Problem details: Please reproduce the entries below exactly, starting at the first line and ending with the line that holds "export DETAILED_ROUTE_END_ITERATION = 16".

==== Given data

File: config.mk
export PLATFORM = sky130hd
export DESIGN_NAME = fifo_wrr_scheduler_flat
export DESIGN_NICKNAME = d
export VERILOG_FILES = /design/src/rtl/fifo_wrr_scheduler_pkg.sv /design/src/rtl/fifo_wrr_scheduler_if.sv /design/src/rtl/fifo_wrr_scheduler_arb.sv /design/src/rtl/fifo_wrr_scheduler.sv /design/src/flat_wrapper.sv
export SDC_FILE = /design/constraint.sdc
export NUM_CORES = 1
export LEC_CHECK = 0
export ABC_AREA = 1
export BUFFER_PORTS_ARGS = -buffer_cell sky130_fd_sc_hd__buf_2
export CAP_MARGIN = 5
export CORE_MARGIN = 2
export CORE_UTILIZATION = 54
export CTS_BUF_LIST = sky130_fd_sc_hd__clkbuf_2
export CTS_CLUSTER_SIZE = 25
export DETAILED_ROUTE_END_ITERATION = 16
export HOLD_SLACK_MARGIN = 0.06
export PLACE_DENSITY = 0.85
export SLEW_MARGIN = 20
export SYNTH_ARGS = -nofsm -noshare
export SYNTH_HDL_FRONTEND = slang
export SYNTH_SLANG_ARGS = --single-unit
File: constraint.sdc
create_clock -name clk -period 3.35 [get_ports clk]
set_input_delay 0.335 -clock clk [delete_from_list [all_inputs] [get_ports clk]]
set_output_delay 0.335 -clock clk [all_outputs]
set_load 0.01 [all_outputs]
File: src/rtl/fifo_wrr_scheduler_pkg.sv
// Shared encodings for the two-FIFO weighted scheduler: FSM states, grant
// source codes and the statistics counter width.
package fifo_sched_pkg;

   typedef enum logic [1:0] {
      IDLE  = 2'd0,
      FETCH = 2'd1,
      HOLD  = 2'd2
   } state_t;

   localparam logic SRC_HP = 1'b0;
   localparam logic SRC_LP = 1'b1;

   localparam int STAT_WIDTH = 16;

   function automatic logic [STAT_WIDTH-1:0] stat_inc(input logic [STAT_WIDTH-1:0] v);
      return (v == '1) ? v : v + 1'b1;
   endfunction

endpackage

File: src/rtl/fifo_wrr_scheduler_if.sv
// Bundle of the two FIFO read ports and the downstream stream.
// master = scheduler side, slave = FIFOs plus consumer.
interface fifo_wrr_scheduler_if #(
   parameter int DATA_WIDTH = 16
);
   // out stream: a word transfers on a rising clk edge where out_valid && out_ready;
   // while out_valid=1 and out_ready=0, out_data/out_src are held unchanged.
   // FIFO side: a rd_en strobe in cycle N yields dout in cycle N+1.
   logic                  hp_empty;
   logic [DATA_WIDTH-1:0] hp_data;
   logic                  hp_rd_en;
   logic                  lp_empty;
   logic [DATA_WIDTH-1:0] lp_data;
   logic                  lp_rd_en;
   logic                  out_valid;
   logic                  out_ready;
   logic [DATA_WIDTH-1:0] out_data;
   logic                  out_src;

   modport master (
      input  hp_empty, hp_data, lp_empty, lp_data, out_ready,
      output hp_rd_en, lp_rd_en, out_valid, out_data, out_src
   );

   modport slave (
      output hp_empty, hp_data, lp_empty, lp_data, out_ready,
      input  hp_rd_en, lp_rd_en, out_valid, out_data, out_src
   );

endinterface

File: src/rtl/fifo_wrr_scheduler_arb.sv
// Grant rule plus HP streak counter; grants are only issued while grant_en_i
// marks a grant opportunity, and the streak only moves on a grant.
module fifo_sched_arb #(
   parameter int HP_WEIGHT = 4,
   parameter int CNT_WIDTH = 8
) (
   input  logic clk,
   input  logic rst,
   input  logic grant_en_i,
   input  logic strict_mode_i,
   input  logic hp_empty_i,
   input  logic lp_empty_i,
   output logic grant_hp_o,
   output logic grant_lp_o
);

   logic [CNT_WIDTH-1:0] streak_q, streak_d;
   logic                 lp_force;

   always_comb begin
      lp_force   = !lp_empty_i && !hp_empty_i && !strict_mode_i &&
                   (streak_q >= CNT_WIDTH'(HP_WEIGHT));
      grant_hp_o = grant_en_i && !hp_empty_i && !lp_force;
      grant_lp_o = grant_en_i && !lp_empty_i && (lp_force || hp_empty_i);
      streak_d   = streak_q;
      // The streak only measures HP wins while LP is actually waiting.
      if (grant_lp_o) begin
         streak_d = '0;
      end else if (grant_hp_o) begin
         if (lp_empty_i) begin
            streak_d = '0;
         end else if (streak_q != '1) begin
            streak_d = streak_q + 1'b1;
         end
      end
   end

   always_ff @(posedge clk or posedge rst) begin
      if (rst) begin
         streak_q <= '0;
      end else begin
         streak_q <= streak_d;
      end
   end

endmodule

File: src/rtl/fifo_wrr_scheduler.sv
// Two-FIFO read scheduler: IDLE/FETCH/HOLD FSM, output data register and
// optional grant statistics (enabled by defining SCHED_STATS_EN).
module fifo_wrr_scheduler
   import fifo_sched_pkg::*;
#(
   parameter int DATA_WIDTH = 16,
   parameter int HP_WEIGHT  = 4,
   parameter int CNT_WIDTH  = 8
) (
   input  logic                   clk,
   input  logic                   rst,
   input  logic                   strict_mode,
   fifo_wrr_scheduler_if.master   bus,
   output state_t                 dbg_state_o
`ifdef SCHED_STATS_EN
   ,
   output logic [STAT_WIDTH-1:0]  hp_grant_cnt,
   output logic [STAT_WIDTH-1:0]  lp_grant_cnt
`endif
);

   state_t                state_q, state_d;
   logic                  grant_en, grant_hp, grant_lp;
   logic                  src_q, src_d;
   logic                  out_src_q;
   logic [DATA_WIDTH-1:0] data_q;

   assign grant_en = (state_q == IDLE) || ((state_q == HOLD) && bus.out_ready);

   fifo_sched_arb #(
      .HP_WEIGHT (HP_WEIGHT),
      .CNT_WIDTH (CNT_WIDTH)
   ) u_arb (
      .clk           (clk),
      .rst           (rst),
      .grant_en_i    (grant_en),
      .strict_mode_i (strict_mode),
      .hp_empty_i    (bus.hp_empty),
      .lp_empty_i    (bus.lp_empty),
      .grant_hp_o    (grant_hp),
      .grant_lp_o    (grant_lp)
   );

   always_comb begin
      state_d = state_q;
      src_d   = src_q;
      case (state_q)
         IDLE:    state_d = (grant_hp || grant_lp) ? FETCH : IDLE;
         FETCH:   state_d = HOLD;
         HOLD:    if (bus.out_ready) state_d = (grant_hp || grant_lp) ? FETCH : IDLE;
         default: state_d = IDLE;
      endcase
      if (grant_lp) begin
         src_d = SRC_LP;
      end else if (grant_hp) begin
         src_d = SRC_HP;
      end
   end

   // src_q remembers which FIFO was read so FETCH captures the matching dout.
   always_ff @(posedge clk or posedge rst) begin
      if (rst) begin
         state_q   <= IDLE;
         src_q     <= SRC_HP;
         out_src_q <= SRC_HP;
         data_q    <= '0;
      end else begin
         state_q <= state_d;
         src_q   <= src_d;
         if (state_q == FETCH) begin
            data_q    <= (src_q == SRC_LP) ? bus.lp_data : bus.hp_data;
            out_src_q <= src_q;
         end
      end
   end

   assign bus.hp_rd_en  = grant_hp;
   assign bus.lp_rd_en  = grant_lp;
   assign bus.out_valid = (state_q == HOLD);
   assign bus.out_data  = data_q;
   assign bus.out_src   = out_src_q;
   assign dbg_state_o   = state_q;

`ifdef SCHED_STATS_EN
   always_ff @(posedge clk or posedge rst) begin
      if (rst) begin
         hp_grant_cnt <= '0;
         lp_grant_cnt <= '0;
      end else begin
         if (grant_hp) hp_grant_cnt <= stat_inc(hp_grant_cnt);
         if (grant_lp) lp_grant_cnt <= stat_inc(lp_grant_cnt);
      end
   end
`endif

endmodule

========

Answer to this exercise:
File: config.mk
export PLATFORM = sky130hd
export DESIGN_NAME = fifo_wrr_scheduler_flat
export DESIGN_NICKNAME = d
export VERILOG_FILES = /design/src/rtl/fifo_wrr_scheduler_pkg.sv /design/src/rtl/fifo_wrr_scheduler_if.sv /design/src/rtl/fifo_wrr_scheduler_arb.sv /design/src/rtl/fifo_wrr_scheduler.sv /design/src/flat_wrapper.sv
export SDC_FILE = /design/constraint.sdc
export NUM_CORES = 1
export LEC_CHECK = 0
export ABC_AREA = 1
export BUFFER_PORTS_ARGS = -buffer_cell sky130_fd_sc_hd__buf_2
export CAP_MARGIN = 5
export CORE_MARGIN = 2
export CORE_UTILIZATION = 54
export CTS_BUF_LIST = sky130_fd_sc_hd__clkbuf_2
export CTS_CLUSTER_SIZE = 25
export DETAILED_ROUTE_END_ITERATION = 16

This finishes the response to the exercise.